From the entries below, gather each line containing the word "SATURATE".

##### PROVIDED RECORDS

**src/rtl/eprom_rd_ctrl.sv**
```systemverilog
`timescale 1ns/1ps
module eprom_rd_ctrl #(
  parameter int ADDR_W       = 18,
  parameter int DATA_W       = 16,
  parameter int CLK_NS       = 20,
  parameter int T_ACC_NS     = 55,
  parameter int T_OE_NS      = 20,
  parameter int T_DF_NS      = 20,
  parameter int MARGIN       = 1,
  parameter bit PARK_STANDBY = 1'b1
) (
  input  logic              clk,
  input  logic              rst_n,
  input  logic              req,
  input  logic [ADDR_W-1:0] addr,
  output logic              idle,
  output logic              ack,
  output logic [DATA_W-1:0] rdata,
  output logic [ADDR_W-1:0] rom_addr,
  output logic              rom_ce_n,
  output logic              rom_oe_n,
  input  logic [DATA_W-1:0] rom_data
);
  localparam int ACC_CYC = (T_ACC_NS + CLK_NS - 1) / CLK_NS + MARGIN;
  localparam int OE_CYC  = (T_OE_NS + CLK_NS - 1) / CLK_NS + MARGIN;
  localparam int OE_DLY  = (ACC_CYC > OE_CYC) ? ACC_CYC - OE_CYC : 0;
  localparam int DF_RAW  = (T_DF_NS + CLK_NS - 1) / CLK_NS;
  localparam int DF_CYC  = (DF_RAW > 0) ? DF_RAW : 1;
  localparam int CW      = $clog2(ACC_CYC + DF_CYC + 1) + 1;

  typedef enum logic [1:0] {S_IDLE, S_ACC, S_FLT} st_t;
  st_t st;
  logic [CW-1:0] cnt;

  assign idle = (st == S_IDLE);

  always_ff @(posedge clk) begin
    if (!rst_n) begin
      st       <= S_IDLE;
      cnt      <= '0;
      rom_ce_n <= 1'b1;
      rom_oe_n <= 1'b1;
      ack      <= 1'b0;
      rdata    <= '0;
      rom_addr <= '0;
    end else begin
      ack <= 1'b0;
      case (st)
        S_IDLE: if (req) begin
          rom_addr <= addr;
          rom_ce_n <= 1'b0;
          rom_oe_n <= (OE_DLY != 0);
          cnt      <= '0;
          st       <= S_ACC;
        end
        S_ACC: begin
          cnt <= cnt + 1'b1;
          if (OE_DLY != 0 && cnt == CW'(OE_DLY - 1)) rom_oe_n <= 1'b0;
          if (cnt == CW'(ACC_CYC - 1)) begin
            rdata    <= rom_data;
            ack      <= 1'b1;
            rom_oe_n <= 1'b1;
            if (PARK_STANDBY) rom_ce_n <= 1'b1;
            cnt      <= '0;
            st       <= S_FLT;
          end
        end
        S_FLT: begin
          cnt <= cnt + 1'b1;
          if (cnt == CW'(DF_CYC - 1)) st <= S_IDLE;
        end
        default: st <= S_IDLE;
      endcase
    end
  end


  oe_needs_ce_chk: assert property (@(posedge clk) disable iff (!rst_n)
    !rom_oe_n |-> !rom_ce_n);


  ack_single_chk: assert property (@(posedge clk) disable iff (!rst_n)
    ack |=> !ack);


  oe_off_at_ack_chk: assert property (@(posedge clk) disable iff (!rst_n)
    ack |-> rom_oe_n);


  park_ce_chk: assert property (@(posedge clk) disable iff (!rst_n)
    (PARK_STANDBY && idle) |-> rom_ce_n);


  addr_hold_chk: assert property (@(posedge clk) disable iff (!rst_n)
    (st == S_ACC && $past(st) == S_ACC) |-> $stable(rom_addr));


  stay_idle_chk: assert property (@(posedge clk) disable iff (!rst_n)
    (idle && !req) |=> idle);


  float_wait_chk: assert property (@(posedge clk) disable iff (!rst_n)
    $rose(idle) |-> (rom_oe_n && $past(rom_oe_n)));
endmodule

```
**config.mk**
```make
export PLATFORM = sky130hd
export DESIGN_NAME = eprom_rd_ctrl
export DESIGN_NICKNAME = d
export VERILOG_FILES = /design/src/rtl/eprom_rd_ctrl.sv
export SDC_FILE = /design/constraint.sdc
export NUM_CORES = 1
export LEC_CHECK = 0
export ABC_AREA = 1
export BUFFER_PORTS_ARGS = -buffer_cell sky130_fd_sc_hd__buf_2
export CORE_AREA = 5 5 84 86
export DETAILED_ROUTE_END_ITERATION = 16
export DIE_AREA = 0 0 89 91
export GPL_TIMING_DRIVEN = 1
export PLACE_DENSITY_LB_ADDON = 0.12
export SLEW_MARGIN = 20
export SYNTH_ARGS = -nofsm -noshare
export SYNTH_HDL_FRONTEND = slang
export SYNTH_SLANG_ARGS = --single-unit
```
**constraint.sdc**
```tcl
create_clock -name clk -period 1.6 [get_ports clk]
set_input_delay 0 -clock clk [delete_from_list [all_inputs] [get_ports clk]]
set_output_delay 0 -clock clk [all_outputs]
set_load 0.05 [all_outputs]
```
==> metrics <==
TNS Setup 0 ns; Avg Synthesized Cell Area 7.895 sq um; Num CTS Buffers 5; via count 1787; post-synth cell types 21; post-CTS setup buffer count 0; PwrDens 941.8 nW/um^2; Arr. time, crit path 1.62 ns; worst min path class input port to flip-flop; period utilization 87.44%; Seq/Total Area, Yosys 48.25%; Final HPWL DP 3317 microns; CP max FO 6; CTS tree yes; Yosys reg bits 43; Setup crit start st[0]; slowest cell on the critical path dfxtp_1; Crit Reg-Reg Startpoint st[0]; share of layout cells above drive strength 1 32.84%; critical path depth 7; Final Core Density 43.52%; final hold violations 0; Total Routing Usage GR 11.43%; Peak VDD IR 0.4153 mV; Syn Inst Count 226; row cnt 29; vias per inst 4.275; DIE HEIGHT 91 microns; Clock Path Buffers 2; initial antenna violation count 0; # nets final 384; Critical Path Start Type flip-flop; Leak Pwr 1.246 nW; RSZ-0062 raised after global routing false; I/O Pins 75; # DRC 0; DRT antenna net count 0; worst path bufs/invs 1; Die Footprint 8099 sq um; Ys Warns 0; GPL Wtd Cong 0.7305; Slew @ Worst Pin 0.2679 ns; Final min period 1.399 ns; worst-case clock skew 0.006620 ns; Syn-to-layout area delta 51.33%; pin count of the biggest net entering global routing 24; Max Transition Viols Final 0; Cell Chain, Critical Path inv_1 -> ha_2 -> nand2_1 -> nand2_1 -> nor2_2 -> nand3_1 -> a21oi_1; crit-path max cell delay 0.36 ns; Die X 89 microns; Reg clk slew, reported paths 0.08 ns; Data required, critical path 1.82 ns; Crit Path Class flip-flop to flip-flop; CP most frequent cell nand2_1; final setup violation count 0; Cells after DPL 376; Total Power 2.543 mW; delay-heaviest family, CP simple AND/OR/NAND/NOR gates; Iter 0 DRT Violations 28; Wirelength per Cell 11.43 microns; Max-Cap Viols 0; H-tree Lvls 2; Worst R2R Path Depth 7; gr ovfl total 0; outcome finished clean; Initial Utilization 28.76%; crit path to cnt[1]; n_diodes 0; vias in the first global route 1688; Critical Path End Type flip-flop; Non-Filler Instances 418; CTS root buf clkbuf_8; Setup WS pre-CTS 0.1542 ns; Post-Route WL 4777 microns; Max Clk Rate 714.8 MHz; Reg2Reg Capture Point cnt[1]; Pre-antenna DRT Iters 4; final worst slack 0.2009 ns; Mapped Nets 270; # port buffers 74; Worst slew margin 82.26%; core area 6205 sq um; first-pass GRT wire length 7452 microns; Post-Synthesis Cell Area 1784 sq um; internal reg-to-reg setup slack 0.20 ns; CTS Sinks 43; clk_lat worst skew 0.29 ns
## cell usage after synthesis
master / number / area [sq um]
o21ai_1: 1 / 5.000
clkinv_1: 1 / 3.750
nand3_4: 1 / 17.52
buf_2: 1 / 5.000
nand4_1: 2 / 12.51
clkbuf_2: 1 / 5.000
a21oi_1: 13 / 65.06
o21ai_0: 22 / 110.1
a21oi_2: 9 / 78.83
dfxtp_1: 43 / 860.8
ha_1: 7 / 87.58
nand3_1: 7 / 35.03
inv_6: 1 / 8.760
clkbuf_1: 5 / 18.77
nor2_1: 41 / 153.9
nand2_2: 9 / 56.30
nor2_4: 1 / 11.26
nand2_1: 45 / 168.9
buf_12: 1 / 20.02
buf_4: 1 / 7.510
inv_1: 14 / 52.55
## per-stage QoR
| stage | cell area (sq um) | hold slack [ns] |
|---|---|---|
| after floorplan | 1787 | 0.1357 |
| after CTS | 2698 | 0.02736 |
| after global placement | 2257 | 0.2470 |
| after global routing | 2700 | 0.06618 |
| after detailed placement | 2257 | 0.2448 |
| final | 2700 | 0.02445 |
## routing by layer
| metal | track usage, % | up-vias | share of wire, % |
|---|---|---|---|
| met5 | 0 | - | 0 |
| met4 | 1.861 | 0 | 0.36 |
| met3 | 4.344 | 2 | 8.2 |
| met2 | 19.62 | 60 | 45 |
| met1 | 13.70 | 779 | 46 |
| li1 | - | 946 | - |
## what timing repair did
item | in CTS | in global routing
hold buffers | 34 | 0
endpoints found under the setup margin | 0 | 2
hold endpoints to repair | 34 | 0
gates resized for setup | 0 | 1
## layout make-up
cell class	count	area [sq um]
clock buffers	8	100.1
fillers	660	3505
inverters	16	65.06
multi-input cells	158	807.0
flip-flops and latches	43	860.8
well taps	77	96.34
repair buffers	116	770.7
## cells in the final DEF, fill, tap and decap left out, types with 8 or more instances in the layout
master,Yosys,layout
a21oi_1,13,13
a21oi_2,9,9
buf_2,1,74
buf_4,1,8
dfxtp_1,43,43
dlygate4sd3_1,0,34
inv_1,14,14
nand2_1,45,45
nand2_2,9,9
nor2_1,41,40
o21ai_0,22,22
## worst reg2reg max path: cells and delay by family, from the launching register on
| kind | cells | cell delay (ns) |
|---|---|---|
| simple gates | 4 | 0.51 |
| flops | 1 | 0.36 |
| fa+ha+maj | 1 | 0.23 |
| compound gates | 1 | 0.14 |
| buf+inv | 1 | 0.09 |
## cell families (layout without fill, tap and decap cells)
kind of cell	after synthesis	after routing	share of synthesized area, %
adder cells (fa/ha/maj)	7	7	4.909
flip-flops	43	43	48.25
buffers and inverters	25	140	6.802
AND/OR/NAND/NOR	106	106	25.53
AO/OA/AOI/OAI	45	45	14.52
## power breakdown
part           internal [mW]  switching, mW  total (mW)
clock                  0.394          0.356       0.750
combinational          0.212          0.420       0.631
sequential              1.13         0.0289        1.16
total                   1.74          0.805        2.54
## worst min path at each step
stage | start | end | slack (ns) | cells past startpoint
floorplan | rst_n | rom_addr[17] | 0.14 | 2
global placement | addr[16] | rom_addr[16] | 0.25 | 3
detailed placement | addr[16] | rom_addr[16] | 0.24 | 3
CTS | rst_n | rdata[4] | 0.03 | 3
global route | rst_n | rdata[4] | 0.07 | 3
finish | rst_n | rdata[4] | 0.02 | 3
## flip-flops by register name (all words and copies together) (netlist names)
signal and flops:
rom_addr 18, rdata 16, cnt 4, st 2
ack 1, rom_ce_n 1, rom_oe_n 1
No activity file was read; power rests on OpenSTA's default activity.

##########
##### PROVIDED RECORDS

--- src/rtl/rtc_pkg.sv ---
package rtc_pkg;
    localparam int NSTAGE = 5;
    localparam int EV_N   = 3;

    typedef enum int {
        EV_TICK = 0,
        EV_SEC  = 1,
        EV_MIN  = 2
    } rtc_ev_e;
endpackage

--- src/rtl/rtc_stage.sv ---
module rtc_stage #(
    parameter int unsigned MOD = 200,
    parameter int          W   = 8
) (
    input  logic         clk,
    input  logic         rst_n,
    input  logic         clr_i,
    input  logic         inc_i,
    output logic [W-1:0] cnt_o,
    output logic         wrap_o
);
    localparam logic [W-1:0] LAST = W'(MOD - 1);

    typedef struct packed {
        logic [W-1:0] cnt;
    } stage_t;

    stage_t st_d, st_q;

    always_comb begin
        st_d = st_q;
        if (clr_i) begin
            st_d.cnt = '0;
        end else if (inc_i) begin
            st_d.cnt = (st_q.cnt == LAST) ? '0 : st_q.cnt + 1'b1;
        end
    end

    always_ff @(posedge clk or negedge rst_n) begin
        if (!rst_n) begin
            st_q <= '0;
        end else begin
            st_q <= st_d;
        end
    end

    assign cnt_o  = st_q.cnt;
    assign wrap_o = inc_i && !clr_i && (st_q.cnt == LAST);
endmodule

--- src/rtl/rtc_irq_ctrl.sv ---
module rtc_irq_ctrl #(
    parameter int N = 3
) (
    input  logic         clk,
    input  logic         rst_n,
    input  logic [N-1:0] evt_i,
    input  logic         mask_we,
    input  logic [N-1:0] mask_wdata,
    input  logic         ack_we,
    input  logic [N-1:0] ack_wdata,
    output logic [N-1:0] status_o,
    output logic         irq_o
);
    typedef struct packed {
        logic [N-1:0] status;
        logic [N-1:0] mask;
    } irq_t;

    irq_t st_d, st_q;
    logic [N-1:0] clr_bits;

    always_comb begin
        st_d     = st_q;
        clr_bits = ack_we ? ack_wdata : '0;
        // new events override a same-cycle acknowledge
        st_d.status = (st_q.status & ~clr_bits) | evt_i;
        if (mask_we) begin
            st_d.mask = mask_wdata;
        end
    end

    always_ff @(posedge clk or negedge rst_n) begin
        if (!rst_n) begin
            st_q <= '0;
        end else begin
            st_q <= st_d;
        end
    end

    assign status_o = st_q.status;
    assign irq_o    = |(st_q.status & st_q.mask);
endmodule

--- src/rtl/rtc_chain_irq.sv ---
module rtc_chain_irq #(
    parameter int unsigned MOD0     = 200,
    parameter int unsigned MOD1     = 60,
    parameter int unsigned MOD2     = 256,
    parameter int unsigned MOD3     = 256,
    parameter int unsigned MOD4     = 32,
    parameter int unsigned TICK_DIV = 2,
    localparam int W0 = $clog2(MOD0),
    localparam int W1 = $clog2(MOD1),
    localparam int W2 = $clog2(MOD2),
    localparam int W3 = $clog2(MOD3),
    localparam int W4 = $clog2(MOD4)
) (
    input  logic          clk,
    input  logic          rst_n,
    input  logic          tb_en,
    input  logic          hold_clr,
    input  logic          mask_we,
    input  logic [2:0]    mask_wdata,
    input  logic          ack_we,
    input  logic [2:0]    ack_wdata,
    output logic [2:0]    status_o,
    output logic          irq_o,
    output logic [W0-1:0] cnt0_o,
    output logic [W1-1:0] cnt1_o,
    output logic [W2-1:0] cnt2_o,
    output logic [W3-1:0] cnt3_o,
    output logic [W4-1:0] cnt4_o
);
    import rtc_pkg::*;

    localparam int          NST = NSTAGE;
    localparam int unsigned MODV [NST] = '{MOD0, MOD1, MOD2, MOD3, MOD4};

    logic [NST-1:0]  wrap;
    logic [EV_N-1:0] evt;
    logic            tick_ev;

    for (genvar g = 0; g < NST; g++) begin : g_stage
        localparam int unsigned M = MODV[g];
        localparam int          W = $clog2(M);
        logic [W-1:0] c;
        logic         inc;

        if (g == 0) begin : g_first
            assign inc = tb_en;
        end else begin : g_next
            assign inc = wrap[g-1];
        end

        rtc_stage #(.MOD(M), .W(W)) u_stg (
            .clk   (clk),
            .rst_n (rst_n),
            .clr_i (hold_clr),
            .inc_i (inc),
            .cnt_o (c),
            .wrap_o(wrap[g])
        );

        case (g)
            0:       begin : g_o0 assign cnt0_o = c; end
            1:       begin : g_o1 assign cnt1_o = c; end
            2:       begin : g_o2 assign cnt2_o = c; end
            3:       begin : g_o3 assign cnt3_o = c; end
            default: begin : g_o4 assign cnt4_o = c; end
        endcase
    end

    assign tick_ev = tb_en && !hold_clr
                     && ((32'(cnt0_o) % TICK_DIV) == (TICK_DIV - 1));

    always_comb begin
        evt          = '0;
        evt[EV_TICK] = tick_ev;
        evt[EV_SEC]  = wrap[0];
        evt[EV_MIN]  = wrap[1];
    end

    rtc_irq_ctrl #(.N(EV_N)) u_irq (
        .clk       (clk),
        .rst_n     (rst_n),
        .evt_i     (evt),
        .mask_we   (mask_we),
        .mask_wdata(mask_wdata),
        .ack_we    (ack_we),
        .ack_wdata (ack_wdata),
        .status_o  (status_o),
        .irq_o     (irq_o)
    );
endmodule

##########
##### PROVIDED RECORDS

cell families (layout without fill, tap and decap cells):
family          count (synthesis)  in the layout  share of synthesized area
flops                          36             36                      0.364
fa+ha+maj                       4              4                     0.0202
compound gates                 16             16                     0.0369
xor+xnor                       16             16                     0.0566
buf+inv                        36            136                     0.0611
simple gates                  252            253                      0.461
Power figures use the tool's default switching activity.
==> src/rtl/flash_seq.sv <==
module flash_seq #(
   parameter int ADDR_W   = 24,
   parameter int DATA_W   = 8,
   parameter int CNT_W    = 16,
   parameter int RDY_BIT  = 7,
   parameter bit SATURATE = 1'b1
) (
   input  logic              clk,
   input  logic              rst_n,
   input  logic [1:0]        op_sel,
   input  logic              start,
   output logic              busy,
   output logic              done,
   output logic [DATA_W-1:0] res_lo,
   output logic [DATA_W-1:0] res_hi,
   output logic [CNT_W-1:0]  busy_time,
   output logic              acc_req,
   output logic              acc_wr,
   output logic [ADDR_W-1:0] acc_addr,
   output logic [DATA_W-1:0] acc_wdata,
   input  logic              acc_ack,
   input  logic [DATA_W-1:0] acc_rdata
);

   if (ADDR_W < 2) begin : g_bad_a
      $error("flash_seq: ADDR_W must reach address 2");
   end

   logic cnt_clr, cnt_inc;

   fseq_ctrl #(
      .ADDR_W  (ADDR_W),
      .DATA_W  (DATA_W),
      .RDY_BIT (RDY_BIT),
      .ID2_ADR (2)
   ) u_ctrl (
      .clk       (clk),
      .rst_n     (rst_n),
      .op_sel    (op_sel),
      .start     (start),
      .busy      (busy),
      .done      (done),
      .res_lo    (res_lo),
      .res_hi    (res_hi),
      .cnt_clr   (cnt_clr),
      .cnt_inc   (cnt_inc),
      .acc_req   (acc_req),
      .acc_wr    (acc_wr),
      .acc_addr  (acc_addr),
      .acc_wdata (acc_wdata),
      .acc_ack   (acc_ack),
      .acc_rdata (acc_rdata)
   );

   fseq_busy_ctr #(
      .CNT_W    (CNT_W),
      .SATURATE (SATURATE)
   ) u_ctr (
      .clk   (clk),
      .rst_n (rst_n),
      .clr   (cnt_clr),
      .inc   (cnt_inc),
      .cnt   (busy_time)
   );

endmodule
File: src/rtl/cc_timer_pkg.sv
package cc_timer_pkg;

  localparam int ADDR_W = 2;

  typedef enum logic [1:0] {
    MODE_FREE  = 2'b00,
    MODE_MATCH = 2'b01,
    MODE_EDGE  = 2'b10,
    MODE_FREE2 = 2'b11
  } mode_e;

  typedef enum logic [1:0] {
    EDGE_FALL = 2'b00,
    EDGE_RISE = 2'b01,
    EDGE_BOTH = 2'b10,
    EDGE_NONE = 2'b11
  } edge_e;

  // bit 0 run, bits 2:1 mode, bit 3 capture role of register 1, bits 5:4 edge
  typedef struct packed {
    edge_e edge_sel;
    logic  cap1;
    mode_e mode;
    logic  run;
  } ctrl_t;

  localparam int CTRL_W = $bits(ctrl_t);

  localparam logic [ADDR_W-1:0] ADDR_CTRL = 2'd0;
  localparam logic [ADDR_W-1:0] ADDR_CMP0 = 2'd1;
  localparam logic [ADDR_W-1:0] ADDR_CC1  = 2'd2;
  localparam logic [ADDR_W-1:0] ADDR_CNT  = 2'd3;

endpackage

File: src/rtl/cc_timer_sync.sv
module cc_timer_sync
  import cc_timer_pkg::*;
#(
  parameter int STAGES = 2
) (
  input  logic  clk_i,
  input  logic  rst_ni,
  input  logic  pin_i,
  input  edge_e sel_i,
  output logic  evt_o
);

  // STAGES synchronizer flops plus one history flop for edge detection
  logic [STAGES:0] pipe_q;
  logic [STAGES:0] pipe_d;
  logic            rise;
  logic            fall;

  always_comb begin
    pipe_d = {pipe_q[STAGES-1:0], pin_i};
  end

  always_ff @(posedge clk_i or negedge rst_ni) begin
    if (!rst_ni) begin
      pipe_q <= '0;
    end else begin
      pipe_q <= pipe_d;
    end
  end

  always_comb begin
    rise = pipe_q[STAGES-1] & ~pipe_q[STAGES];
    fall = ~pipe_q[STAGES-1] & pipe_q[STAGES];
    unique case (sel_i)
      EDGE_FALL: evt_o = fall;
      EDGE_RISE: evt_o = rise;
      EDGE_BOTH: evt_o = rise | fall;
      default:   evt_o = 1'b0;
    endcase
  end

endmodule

##########

(WRITTEN RESPONSE)
   parameter bit SATURATE = 1'b1
      .SATURATE (SATURATE)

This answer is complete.